Simple tomato-free dahl

19 July 2014

This dahl is versatile and can be easily adapted to the vegetables you have on hand. I don't believe it's very traditional, but what does that matter? It also happens to be tomato free, which is handy if you're feeding a nightshade avoiding mother in law. Don't have one of those?

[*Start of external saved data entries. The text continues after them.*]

**flow/design.v**
```verilog
module sync 
( 
    input  logic CLKip, 
    input  logic SIGi,
    output logic SIGo
);
    logic meta_sig;
    always_ff @(posedge CLKip) meta_sig <= SIGi;
    always_ff @(posedge CLKip) SIGo     <= meta_sig;
endmodule
module mem 
    # ( 
    parameter DATA_WIDTH = 32
    ) (
    input  logic                  CLKip,
    input  logic                  RDi,       
    input  logic                  WEi,     
    input  logic [DATA_WIDTH-1:0] DATAi,
    output logic [DATA_WIDTH-1:0] Qo
);
	logic [DATA_WIDTH-1:0] ram;
	always_ff @(posedge CLKip) if (WEi) ram <= DATAi;
	always_ff @(posedge CLKip) if (RDi) Qo <= ram;
endmodule
`timescale 1ns/1ps
module uart_rx 
    # (
    parameter FREQ_CLK  = 100_000_000,  
    parameter DATA_WDTH = 8          
    ) (
    input   wire                    CLKip,  
    input   wire                    RSTi,  
    input   wire                    RXi,  
    input   wire                    BAUD_RATE_RDi,  
    input   wire                    BAUD_RATE_WEi,  
    input   logic [31:0]            BAUD_RATEi,  
    output  logic                   DONEo,  
    output  logic                   READYo,  
    output  logic [DATA_WDTH-1:0]   DATAo  
    );
    int unsigned                    baud_rate;  
    int unsigned                    bit_cntr;  
    int unsigned                    half_bit_cntr;  
    logic                           half_rx_strb;  
    logic                           rx_strb;  
    int unsigned                    clk_count;  
    logic [$clog2(DATA_WDTH+1)-1:0] bit_idx;   
    logic [DATA_WDTH-1:0]           data;  
    logic                           rx;  
    logic                           rst;  
    logic                           done;  
    logic                           ready;  
    logic                           baud_rate_read;  
    logic                           baud_rate_we;  
    int unsigned                    br;  
    sync rx_stab (.CLKip (CLKip), .SIGi (RXi), .SIGo (rx));
    sync rst_stab (.CLKip (CLKip), .SIGi (RSTi), .SIGo (rst));
    sync br_we_stab (.CLKip (CLKip), .SIGi (BAUD_RATE_WEi), .SIGo (baud_rate_we));
    sync br_rd_stab (.CLKip (CLKip), .SIGi (BAUD_RATE_RDi), .SIGo (baud_rate_read));
    mem baud_rate_mem (
        .CLKip  (CLKip),
        .RDi    (baud_rate_read),  
        .WEi    (baud_rate_we),
        .DATAi  (baud_rate), 
        .Qo     (br)
        );
    typedef enum logic [1:0] {       
        IDLE    = 2'h0,
        START   = 2'h1,
        RECEIVE = 2'h2,
        STOP    = 2'h3
    } statetype;
    statetype STATE;
    always_comb begin: calc_bit_value
        baud_rate = BAUD_RATEi;
        bit_cntr = FREQ_CLK / baud_rate;
        half_bit_cntr = bit_cntr >> 1;
    end
always @(posedge CLKip) begin: strobe_logic
    if (rst) begin
        clk_count <= 0;
        half_rx_strb <= 0;
        rx_strb <= 0;
    end else begin
        case (STATE)
            IDLE: begin
                clk_count <= 0;
                half_rx_strb <= 0;
                rx_strb <= 0;
            end
            START: begin
                if (clk_count == half_bit_cntr) begin
                    half_rx_strb <= 1;
                    clk_count <= 0;
                end
                else begin
                    half_rx_strb <= 0;
                    clk_count <= clk_count + 1;
                end                
            end
            RECEIVE: begin
                if (clk_count == bit_cntr) begin
                    rx_strb <= 1;
                    clk_count <= 0;
                end
                else begin
                    rx_strb <= 0;
                    clk_count <= clk_count + 1;
                end                  
            end
            STOP: begin
                if (clk_count == bit_cntr) begin
                    rx_strb <= 1;
                    clk_count <= 0;
                end
                else begin
                    rx_strb <= 0;
                    clk_count <= clk_count + 1;
                end                  
            end  
            default: begin
                clk_count <= 0;
            end
        endcase
    end
end
    always_ff @(posedge CLKip) begin: fsm_uart_rx
        if (rst) begin
            bit_idx     <= 0;
            STATE       <= IDLE;
            done        <= 0;
        end
        else begin
            case (STATE)
                IDLE: begin
                    ready          <= 1;
                    if (rx == 1'b0) STATE <= rx ? IDLE : START;
                end
                START: begin
                    ready          <= 0;
                    done           <= 0;
                    if (half_rx_strb) begin
                        STATE <= rx ? IDLE : RECEIVE;
                    end
                    else begin 
                        STATE <= START;
                    end
                end
                RECEIVE: begin
                    if (rx_strb) begin
                        /*verilator lint_off WIDTHTRUNC*/                        
                        data[bit_idx] <= rx;
                        /*verilator lint_on WIDTHTRUNC*/
                        if (bit_idx < DATA_WDTH-1) begin 
                            bit_idx <= bit_idx + 1;
                        end
                        else begin 
                            bit_idx <= 0;
                            STATE   <= STOP;
                            done    <= 1;
                        end 
                    end
                    else begin
                        STATE <= RECEIVE;
                    end  
                end
                STOP: begin
                    if (rx_strb) STATE <= rx_strb ? IDLE : STOP;
                end
                default: begin
                    STATE <= IDLE;
                end 
            endcase            
        end   
    end 
    always_comb begin: set_out
        DATAo = data;
        READYo = ready;
        DONEo = done;
    end
endmodule
`timescale 1ns/1ps
module fifo #(
    parameter DATA_WIDTH = 8,
    parameter FIFO_DEPTH = 16,
    parameter LOG2_DEPTH = $clog2(FIFO_DEPTH)
) (
    input  logic                     CLKip,
    input  logic                     RSTi,
    input  logic                     WEi,
    input  logic [DATA_WIDTH-1:0]    DATAi,
    input  logic                     RDi,
    output logic [DATA_WIDTH-1:0]    DATAo,
    output logic                     FULLo,
    output logic                     EMPTYo
);
    logic [DATA_WIDTH-1:0] memory [0:FIFO_DEPTH-1];
    logic [LOG2_DEPTH:0]   count;
    logic [LOG2_DEPTH-1:0] wr_ptr;
    logic [LOG2_DEPTH-1:0] rd_ptr;
    logic [1:0] count_state;
    always_ff @(posedge CLKip or posedge RSTi) begin
        if (RSTi) begin
            wr_ptr  <= '0;
            rd_ptr  <= '0;
            count   <= '0;
            count_state <= '0;
        end 
        else begin
            if (WEi && !FULLo) begin: write
                wr_ptr <= (wr_ptr == '1) ? 0 : wr_ptr + 1;
            end
            if (RDi && !EMPTYo) begin: read
                rd_ptr <= (rd_ptr == '1) ? 0 : rd_ptr + 1;
            end
            case ({WEi && !FULLo, RDi && !EMPTYo})
                2'b01:   count <= count - 1;
                2'b10:   count <= count + 1;
                2'b11:   count <= count;
                default: count <= count;
            endcase
        end
    end
    always_ff @(posedge CLKip) begin
        if (!RSTi && WEi && !FULLo) memory[wr_ptr] <= DATAi;
        if (!RSTi && RDi && !EMPTYo) DATAo <= memory[rd_ptr];
    end
    always_comb begin: status
        FULLo  = (count == FIFO_DEPTH);
        EMPTYo = (count == 0);
    end
endmodule
`timescale 1ns/1ps
module uart #(
    parameter CLK_FREQ = 100_000_000,   
    parameter DATA_WIDTH = 8,           
    parameter FIFO_DEPTH = 16           
) (
    input  logic                    CLKip,        
    input  logic                    RSTi,         
    input  logic                    RXi,          
    input  logic [31:0]             BAUD_RATEi,   
    input  logic                    BAUD_RATE_WEi,  
    input  logic                    BAUD_RATE_RDi,  
    output logic                    DONEo,
    output logic [DATA_WIDTH-1:0]   DATAo,  
    output logic                    EMPTYo,   
    output logic                    FULLo     
);
    logic [DATA_WIDTH-1:0] data;
    logic done;
    logic ready;
    logic RDi;
    always_ff @(posedge CLKip) begin
        RDi <= 1;
        DONEo <=done;
    end
    uart_rx #(
        .FREQ_CLK       (CLK_FREQ),
        .DATA_WDTH      (DATA_WIDTH)
    ) uart_rx_inst (
        .CLKip          (CLKip),
        .RSTi           (RSTi),
        .RXi            (RXi),
        .BAUD_RATEi     (BAUD_RATEi),
        .BAUD_RATE_WEi  (BAUD_RATE_WEi),
        .BAUD_RATE_RDi  (BAUD_RATE_RDi),
        .DONEo          (done),
        .READYo         (ready),
        .DATAo          (data)
    );
    fifo #(
        .DATA_WIDTH     (DATA_WIDTH),
        .FIFO_DEPTH     (FIFO_DEPTH)
    ) fifo_inst (
        .CLKip          (CLKip),
        .RSTi           (RSTi),
        .WEi            (done),        
        .DATAi          (data),      
        .RDi            (RDi),          
        .DATAo          (DATAo),      
        .FULLo          (FULLo),      
        .EMPTYo         (EMPTYo)     
    );
endmodule
```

Make this anyway, it's mild but flavoursome, and tastes much better than it looks.


Simple tomato-free dahl

Serves: 4-6
Adapted from: Best Recipes

Ingredients
  • 1 large onion, finely chopped
  • 3 cloves garlic, crushed
  • 1.5 teaspoon ginger, minced
  • 1 bay leaf 
  • 1 tablespoon oil
  • 1 cup red lentils (I used whole, but for a more traditional dahl texture, use split)
  • 2 teaspoons curry powder
  • 1 teaspoon turmeric
  • 3 cups vegetable stock, approximately 
  • about 1 cup diced sweet potato (about 1/2 a sweet potato)
  • about 1 cup diced pumpkin
  • 3-4 chopped button mushrooms
  • ½ red capsicum, chopped into strips
  • 400mL can coconut milk or cream
  • 2 cups chopped spinach or baby spinach leaves

Method
  1. In a large saucepan, heat the oil over medium heat, and add onion, ginger, garlic and the bay leaf, and fry until the onions are soft.
  2. Add the lentils, curry powder and turmeric and try for a couple of minutes, stirring continuously, until aromatic.
  3. Add the mushrooms, sweet potato, pumpkin and capsicum and saute for a few minutes.
  4. Add the stock and coconut milk.
  5. Bring to a simmer, then reduce heat and cook, uncovered, for 30-45 minutes, stirring occasionally. Add more water if required.
  6. When vegetables and lentils are cooked through and soft, add the spinach and stir through to wilt.
  7. Serve with brown rice, or whatever carb takes your fancy.